One-stop performance analysis using atop - reader_1000
http://lwn.net/Articles/387202/
======
cthalupa
I love atop - and install it everywhere that I can. The in depth metrics +
historical view is excellent.

That being said, I wouldn't call it a one stop tool for performance analysis.
Particularly due to the word 'analysis' \- it tells you what resource was
used, and what was using it. It doesn't tell you anything about /why/ the
process was using it. It doesn't help with hunting down regressions. It
doesn't give you insight in to what these processes are actually doing.

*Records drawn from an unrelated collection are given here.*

[config.mk]
export PLATFORM = sky130hd
export DESIGN_NAME = aes_core_arbiter_flat
export DESIGN_NICKNAME = d
export VERILOG_FILES = /design/src/rtl/aes_core_arbiter_if.sv /design/src/rtl/aes_core_arbiter.sv /design/src/flat_wrapper.sv
export SDC_FILE = /design/constraint.sdc
export NUM_CORES = 1
export LEC_CHECK = 0
export BUFFER_PORTS_ARGS = -buffer_cell sky130_fd_sc_hd__buf_2
export CORE_AREA = 2 2 405 407
export CTS_CLUSTER_SIZE = 14
export DETAILED_ROUTE_END_ITERATION = 8
export DIE_AREA = 0 0 407 409
export HOLD_SLACK_MARGIN = 0.06
export PLACE_DENSITY = 0.34
export SYNTH_ARGS = -nofsm -noshare
export SYNTH_HDL_FRONTEND = slang
export SYNTH_SLANG_ARGS = --single-unit
[constraint.sdc]
create_clock -name clk_i -period 4.4 [get_ports clk_i]
set_clock_uncertainty 0.1 [all_clocks]
set_input_delay 0.66 -clock clk_i [delete_from_list [all_inputs] [get_ports clk_i]]
set_output_delay 0.66 -clock clk_i [all_outputs]
set_load 0.01 [all_outputs]
[src/rtl/aes_core_arbiter_if.sv]
// Requester-side bus of aes_core_arbiter: per-requester operand handshake
// plus the shared result bus with per-requester valid/ready.
interface aes_core_arbiter_if #(
    parameter int unsigned N_REQ = 2
);
    logic [N_REQ-1:0]        req_valid_i;
    logic [N_REQ-1:0]        req_ready_o;
    logic [N_REQ-1:0][127:0] req_text_i;
    logic [N_REQ-1:0][127:0] req_key_i;
    logic [N_REQ-1:0]        rsp_valid_o;
    logic [N_REQ-1:0]        rsp_ready_i;
    logic [127:0]            rsp_data_o;

    modport master (
        output req_valid_i, req_text_i, req_key_i, rsp_ready_i,
        input  req_ready_o, rsp_valid_o, rsp_data_o
    );

    modport slave (
        input  req_valid_i, req_text_i, req_key_i, rsp_ready_i,
        output req_ready_o, rsp_valid_o, rsp_data_o
    );
endinterface

[src/rtl/aes_core_arbiter.sv]
// Round-robin arbiter/sequencer sharing one AES core between N_REQ requesters:
// owns the core ld/done protocol, holds operands, routes results, watchdog.
module aes_core_arbiter #(
    parameter int unsigned N_REQ   = 2,
    parameter int unsigned TIMEOUT = 64,
    localparam int unsigned GW     = (N_REQ > 1) ? $clog2(N_REQ) : 1,
    localparam int unsigned WW     = $clog2(TIMEOUT) + 1
) (
    input  logic                clk_i,
    input  logic                rst_ni,
    input  logic                clear_i,
    input  logic                enable_i,
    aes_core_arbiter_if.slave   bus,
    output logic                core_ld_o,
    output logic [127:0]        core_text_o,
    output logic [127:0]        core_key_o,
    input  logic                core_done_i,
    input  logic [127:0]        core_text_i,
    output logic                busy_o,
    output logic [GW-1:0]       grant_o,
    output logic                err_o
);

    typedef enum logic [1:0] {
        IDLE,
        LOAD,
        RUN,
        HOLD
    } state_e;

    state_e        state_q, state_d;
    logic [GW-1:0] last_q;
    logic [GW-1:0] grant_q;
    logic [127:0]  text_q;
    logic [127:0]  key_q;
    logic [127:0]  result_q;
    logic [WW-1:0] wdog_q;
    logic          err_q;

    logic          win_found;
    logic [GW-1:0] win_idx;
    logic [GW-1:0] cand;
    logic          accept;
    logic          timeout;
    logic          rsp_done;

    // Round-robin search starting one past the last owner, wrapping modulo N_REQ.
    always_comb begin
        win_found = 1'b0;
        win_idx   = '0;
        cand      = '0;
        for (int unsigned i = 1; i <= N_REQ; i++) begin
            cand = GW'((32'(last_q) + i) % N_REQ);
            if (!win_found && bus.req_valid_i[cand]) begin
                win_found = 1'b1;
                win_idx   = cand;
            end
        end
    end

    always_ff @(posedge clk_i or negedge rst_ni) begin
        if (!rst_ni) begin
            state_q <= IDLE;
        end else begin
            state_q <= state_d;
        end
    end

    always_comb begin
        state_d         = state_q;
        bus.req_ready_o = '0;
        bus.rsp_valid_o = '0;
        core_ld_o       = 1'b0;
        accept          = 1'b0;
        timeout         = 1'b0;
        rsp_done        = 1'b0;
        unique case (state_q)
            IDLE: begin
                if (enable_i && win_found && !clear_i) begin
                    bus.req_ready_o[win_idx] = 1'b1;
                    accept                   = 1'b1;
                    state_d                  = LOAD;
                end
            end
            LOAD: begin
                core_ld_o = 1'b1;
                state_d   = RUN;
            end
            RUN: begin
                // A done arriving in the same cycle as the trip point wins.
                if (core_done_i) begin
                    state_d = HOLD;
                end else if (wdog_q == WW'(TIMEOUT - 2)) begin
                    timeout = 1'b1;
                    state_d = IDLE;
                end
            end
            HOLD: begin
                bus.rsp_valid_o[grant_q] = 1'b1;
                if (bus.rsp_ready_i[grant_q]) begin
                    rsp_done = 1'b1;
                    state_d  = IDLE;
                end
            end
            default: state_d = IDLE;
        endcase
        if (clear_i) begin
            state_d = IDLE;
        end
    end

    always_ff @(posedge clk_i or negedge rst_ni) begin
        if (!rst_ni) begin
            last_q   <= GW'(N_REQ - 1);
            grant_q  <= '0;
            text_q   <= '0;
            key_q    <= '0;
            result_q <= '0;
            wdog_q   <= '0;
            err_q    <= 1'b0;
        end else if (clear_i) begin
            last_q   <= GW'(N_REQ - 1);
            grant_q  <= '0;
            text_q   <= '0;
            key_q    <= '0;
            result_q <= '0;
            wdog_q   <= '0;
            err_q    <= 1'b0;
        end else begin
            if (accept) begin
                text_q  <= bus.req_text_i[win_idx];
                key_q   <= bus.req_key_i[win_idx];
                grant_q <= win_idx;
            end
            if (state_q == LOAD) begin
                wdog_q <= '0;
            end else if (state_q == RUN) begin
                wdog_q <= wdog_q + 1'b1;
            end
            if (state_q == RUN && core_done_i) begin
                result_q <= core_text_i;
            end
            if (timeout) begin
                err_q  <= 1'b1;
                last_q <= grant_q;
            end
            if (rsp_done) begin
                last_q <= grant_q;
            end
        end
    end

    assign core_text_o    = text_q;
    assign core_key_o     = key_q;
    assign bus.rsp_data_o = result_q;
    assign busy_o         = (state_q != IDLE);
    assign grant_o        = grant_q;
    assign err_o          = err_q;

    a_ready_onehot: assert property (@(posedge clk_i) disable iff (!rst_ni)
        $onehot0(bus.req_ready_o));
    a_rsp_onehot: assert property (@(posedge clk_i) disable iff (!rst_ni)
        $onehot0(bus.rsp_valid_o));
    a_operands_stable: assert property (@(posedge clk_i) disable iff (!rst_ni)
        (state_q == RUN && !clear_i) |=> ($stable(text_q) && $stable(key_q)));
    a_rsp_held: assert property (@(posedge clk_i) disable iff (!rst_ni)
        (state_q == HOLD && !bus.rsp_ready_i[grant_q] && !clear_i) |=> state_q == HOLD);

endmodule

[src/flat_wrapper.sv]
// flat-port wrapper written by rule: the top's interface ports become plain ports
module aes_core_arbiter_flat 
#(
    parameter int unsigned N_REQ   = 2,
    parameter int unsigned TIMEOUT = 64,
    localparam int unsigned GW     = (N_REQ > 1) ? $clog2(N_REQ) : 1,
    localparam int unsigned WW     = $clog2(TIMEOUT) + 1
)
  (clk_i, rst_ni, clear_i, enable_i, core_ld_o, core_text_o, core_key_o, core_done_i, core_text_i, busy_o, grant_o, err_o, bus_req_valid_i, bus_req_text_i, bus_req_key_i, bus_rsp_ready_i, bus_req_ready_o, bus_rsp_valid_o, bus_rsp_data_o);
  aes_core_arbiter_if #(.N_REQ(N_REQ)) bus_i ();
  input  logic clk_i;
  input  logic rst_ni;
  input  logic clear_i;
  input  logic enable_i;
  output logic core_ld_o;
  output logic [127:0] core_text_o;
  output logic [127:0] core_key_o;
  input  logic core_done_i;
  input  logic [127:0] core_text_i;
  output logic busy_o;
  output logic [GW-1:0] grant_o;
  output logic err_o;
  input wire logic [$bits(bus_i.req_valid_i)-1:0] bus_req_valid_i;
  input wire logic [$bits(bus_i.req_text_i)-1:0] bus_req_text_i;
  input wire logic [$bits(bus_i.req_key_i)-1:0] bus_req_key_i;
  input wire logic [$bits(bus_i.rsp_ready_i)-1:0] bus_rsp_ready_i;
  output wire logic [$bits(bus_i.req_ready_o)-1:0] bus_req_ready_o;
  output wire logic [$bits(bus_i.rsp_valid_o)-1:0] bus_rsp_valid_o;
  output wire logic [$bits(bus_i.rsp_data_o)-1:0] bus_rsp_data_o;
  assign bus_i.req_valid_i = bus_req_valid_i;
  assign bus_i.req_text_i = bus_req_text_i;
  assign bus_i.req_key_i = bus_req_key_i;
  assign bus_i.rsp_ready_i = bus_rsp_ready_i;
  assign bus_req_ready_o = bus_i.req_ready_o;
  assign bus_rsp_valid_o = bus_i.rsp_valid_o;
  assign bus_rsp_data_o = bus_i.rsp_data_o;
  aes_core_arbiter #(.N_REQ(N_REQ), .TIMEOUT(TIMEOUT)) u_core (.clk_i(clk_i), .rst_ni(rst_ni), .clear_i(clear_i), .enable_i(enable_i), .bus(bus_i), .core_ld_o(core_ld_o), .core_text_o(core_text_o), .core_key_o(core_key_o), .core_done_i(core_done_i), .core_text_i(core_text_i), .busy_o(busy_o), .grant_o(grant_o), .err_o(err_o));
endmodule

For that, you need to utilize
strace/ltrace/ftrace/dtrace/ktap/systemtap/perf/sysdig/whatever

(If interested in the actual analysis/engineering side of performance, I
recommend following Bredan Gregg's blog and buying his systems performance
book - [http://brendangregg.com/](http://brendangregg.com/) )

------
sciurus
Atop was absolutely my favorite tool when I was supporting lots of interactive
systems and users complained to me that "foo is slow". Even better, the
logging let me determine the cause after the fact when a user complained "foo
was slow". The beauty of it is that it's using process accounting to gather
the resource utilization of everything that was running on the system between
two points in time. Compare that to a more standard metrics-gathering system
like collectd, where I would have to know the names of the processes I want to
monitor in advance
([http://collectd.org/documentation/manpages/collectd.conf.5.s...](http://collectd.org/documentation/manpages/collectd.conf.5.shtml#plugin_processes)).

The case study at
[http://www.atoptool.nl/download/case_leakage.pdf](http://www.atoptool.nl/download/case_leakage.pdf)
is worth a read to get a feel for what it's like to use atop.

------
rdtsc
Haven't tried atop yet. I am used to htop + dstat. Those two give me a quick
overview of what is happening on the sytem.

------
bbunix
atop is an awesome tool.... and the article is from 2010.